■ **Directions**
All lines up to and including the one that contains "wire logic [IDX_W-1:0]" are to be transcribed exactly, starting from the first line of the records.
*** Opening of Records for processing ***
Context: an optimization exercise on an open-source flow, tuned for small area, a short achievable clock period and few clock cycles per item. The choices shown serve that exercise and are no tape-out recipe.
RTL that was checked went through simulation tests only; none was proved equivalent to the original.

==> flow/design.v (excerpt) <==
module wm_block_blender #(
    parameter  int DATA_W = 8,
    parameter  int MAX_M  = 8,
    localparam int IDX_W  = $clog2(MAX_M * MAX_M)
) (
    input  wire logic              clk,
    input  wire logic              rst,
    input  wire logic [IDX_W-1:0]  cfg_m,
    input  wire logic [DATA_W:0]   cfg_bthr,
    input  wire logic [7:0]        cfg_amin,
    input  wire logic [7:0]        cfg_amax,
    input  wire logic [7:0]        cfg_bmin,
    input  wire logic [7:0]        cfg_bmax,
    input  wire logic              s_valid,
    output logic                   s_ready,
    input  wire logic [DATA_W-1:0] s_data,
    output logic                   m_valid,
    input  wire logic              m_ready,
    output logic [DATA_W-1:0]      m_data,
    output logic                   m_last,
    output logic                   busy,
    output logic                   err
);
For scale: ~2400 cells after synthesis, roughly 760 flip-flops, roughly 72 I/O pins.
clock: 13.0 ns
lec_check: 0
cap_margin: 20
core_margin: 2
core_utilization: 40
cts_cluster_diameter: 100
cts_cluster_size: 28
slew_margin: 20
standard.sh (not shown) runs the stock make flow with config.mk's settings and CLKGATE_MAP_FILE= SYNTH_SCRIPT=/design/flow/synth_recipe.tcl, a recipe that flattens the netlist after the stock synthesis.
==> flow/flow/run.sh <==
#!/bin/bash
# Own flow: the standard ORFS flow (standard.sh) with two changes in how
# the layout is made; the clock, its period and the I/O constraints are
# unchanged:
#  * timing repair is asked to leave extra setup slack (SETUP_SLACK_MARGIN),
#  * the port buffers are sky130_fd_sc_hd__buf_4 cells.
set -euo pipefail
export SETUP_SLACK_MARGIN=9.3
export BUFFER_PORTS_ARGS="-buffer_cell sky130_fd_sc_hd__buf_4"
bash standard.sh > standard.log 2>&1
Testbench counts at the start, summed over its fixed seeds: cycles 16,896, items 7,956.
Next try:
--- a/flow/design.v
+++ b/flow/design.v
@@ -161,55 +161,24 @@
         if (!d3[8])      div4 = {d3[5:0], x[5:0], 2'd3};
         else if (!d2[8]) div4 = {d2[5:0], x[5:0], 2'd2};
         else if (!d1[8]) div4 = {d1[5:0], x[5:0], 2'd1};
         else             div4 = {t[5:0],  x[5:0], 2'd0};
     endfunction
     always_comb sp_s2 = div4(div4(sp, nsq, n3), nsq, n3);
     always_comb begin
         uq    = sp[7:0];
         dev   = ge ? 8'd0   : (uq[7] ? {1'b0, uq[6:0]} : (8'd128 - uq));
         cdev  = ge ? 8'd128 : (uq[7] ? (8'd0 - uq) : uq);
     end
-    function automatic logic [8:0] add8(input logic [7:0] a, input logic [7:0] b);
-        logic [7:0] g, p, gg, pp, gn, pn;
-        g = a & b;
-        p = a ^ b;
-        gg = g;
-        pp = p;
-        for (int k = 1; k < 8; k = k * 2) begin
-            for (int i = 0; i < 8; i++) begin
-                if (i >= k) begin
-                    gn[i] = gg[i] | (pp[i] & gg[i-k]);
-                    pn[i] = pp[i] & pp[i-k];
-                end else begin
-                    gn[i] = gg[i];
-                    pn[i] = pp[i];
-                end
-            end
-            gg = gn;
-            pp = pn;
-        end
-        add8 = {gg[7], p ^ {gg[6:0], 1'b0}};
-    endfunction
-    logic [13:0] sp_acc;
-    logic [5:0]  sp_hi1;
-    logic [8:0]  sp_lo;
-    always_comb begin
-        sp_hi1 = sp[13:8] + 6'd1;
-        sp_lo  = add8(st_first ? 8'd0 : sp[7:0], s_data);
-        if (st_first)      sp_acc = {6'd0, s_data};
-        else if (sp_lo[8]) sp_acc = {sp_hi1, sp_lo[7:0]};
-        else               sp_acc = {sp[13:8], sp_lo[7:0]};
-    end
     always_ff @(posedge clk) begin
-        if (xfer && (st_first || !st_w)) sp <= sp_acc;
+        if (xfer && (st_first || !st_w)) sp <= (st_first ? 14'd0 : sp) + {6'd0, s_data};
         else if (dv != 2'd0) sp <= sp_s2;
         g_q <= g_sum;
         if (g_v) dg <= (g_first ? 17'd0 : dg) + {8'd0, g_q} - {8'd0, bthr};
     end
     logic [7:0]  x1, x2, y1, y2;
     logic        o_pix, o_last, o_ka;
     logic [16:0] csa_r0, csa_r1, b_r0, b_r1, b_q;
     logic        b_pix, b_last, b_ka, b_kb;
     logic [7:0]  b_sat;
     logic cs1, cs2, cs3, cs4, cs5, cs6, cs7, cs8, cs9, cs10, cs11, cs12, cs13, cs14, cs15, cs16, cs17, cs18, cs19, cs20, cs21, cs22, cs23, cs24, cs25, cs26, cs27, cs28, cs29, cs30, cs31, cs32, cs33, cs34, cs35, cs36, cs37, cs38, cs39, cs40, cs41, cs42, cs43, cs44, cs45, cs46, cs47, cs48, cs49, cs50, cs51, cs52, cs53, cs54, cs55, cs56, cs57, cs58, cs59, cs60, cs61, cs62, cs63, cs64, cs65, cs66, cs67, cs68, cs69, cs70, cs71, cs72, cs73, cs74, cs75, cs76, cs77, cs78, cs79, cs80, cs81, cs82, cs83, cs84, cs85, cs86, cs87, cs88, cs89, cs90, cs91, cs92, cs93, cs94, cs95, cs96, cs97, cs98, cs99, cs100, cs101, cs102, cs103, cs104, cs105, cs106, cs107, cs108, cs109, cs110, cs111, cs112, cs113, cs114, cs115, cs116, cs117, cs118, cs119, cs120, cs121, cs122, cs123, cs124, cs125, cs126, cs127, cs128, cs129, cs130, cs131, cs132, cs133, cs134, cs135, cs136, cs137, cs138, cs139, cs140, cs141, cs142, cs143, cs144, cs145, cs146, cs147, cs148, cs149, cs150, cs151, cs152, cs153, cs154, cs155, cs156, cs157, cs158, cs159, cs160, cs161, cs162, cs163, cs164, cs165, cs166, cs167, cs168, cs169, cs170, cs171, cs172, cs173, cs174, cs175, cs176, cs177, cs178, cs179, cs180, cs181, cs182, cs183, cs184, cs185, cs186, cs187, cs188, cs189, cs190, cs191, cs192, cs193, cs194, cs195, cs196, cs197, cs198, cs199, cs200, cs201, cs202, cs203, cs204, cs205, cs206, cs207, cs208, cs209, cs210, cs211, cs212, cs213, cs214, cs215, cs216, cs217, cs218, cs219, cs220, cs221, cs222, cs223, cs224, cs225, cs226, cs227, cs228, cs229, cs230, cs231, cs232, cs233, cs234, cs235, cs236, cs237, cs238, cs239, cs240, cs241, cs242, cs243, cs244, cs245, cs246, cs247, cs248, cs249, cs250, cs251, cs252, cs253, cs254, cs255, cs256, cs257, cs258, cs259, cs260, cs261, cs262, cs263, cs264, cs265, cs266, cs267, cs268, cs269, cs270, cs271, cs272, cs273, cs274, cs275, cs276, cs277, cs278, cs279, cs280, cs281, cs282, cs283, cs284, cs285, cs286, cs287, cs288, cs289, cs290, cs291, cs292, cs293, cs294, cs295, cs296, cs297, cs298, cs299, cs300, cs301, cs302, cs303, cs304, cs305, cs306, cs307, cs308, cs309, cs310, cs311, cs312, cs313, cs314, cs315, cs316, cs317, cs318, cs319, cs320, cs321, cs322, cs323, cs324, cs325, cs326, cs327, cs328, cs329, cs330, cs331, cs332, cs333, cs334, cs335, cs336, cs337, cs338;
     always_comb begin
The changed run passed the timing, DRC and antenna checks.
Final area increases slightly.
Worst setup slack degrades by 0.15 ns.
Die area increases slightly.
Wire length increases slightly.
Synthesized cell count decreases slightly.
Via count increases slightly.
Global-route usage increases by 0.12 points.
Critical path depth decreases by 1.
First-iteration DRC count decreases by a little under a tenth.
The RTL of the second run of this note was laid out without a check of its function.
*** Close of Records for processing ***
■ **Solution**
Context: an optimization exercise on an open-source flow, tuned for small area, a short achievable clock period and few clock cycles per item. The choices shown serve that exercise and are no tape-out recipe.
RTL that was checked went through simulation tests only; none was proved equivalent to the original.

==> flow/design.v (excerpt) <==
module wm_block_blender #(
    parameter  int DATA_W = 8,
    parameter  int MAX_M  = 8,
    localparam int IDX_W  = $clog2(MAX_M * MAX_M)
) (
    input  wire logic              clk,
    input  wire logic              rst,
    input  wire logic [IDX_W-1:0]  cfg_m,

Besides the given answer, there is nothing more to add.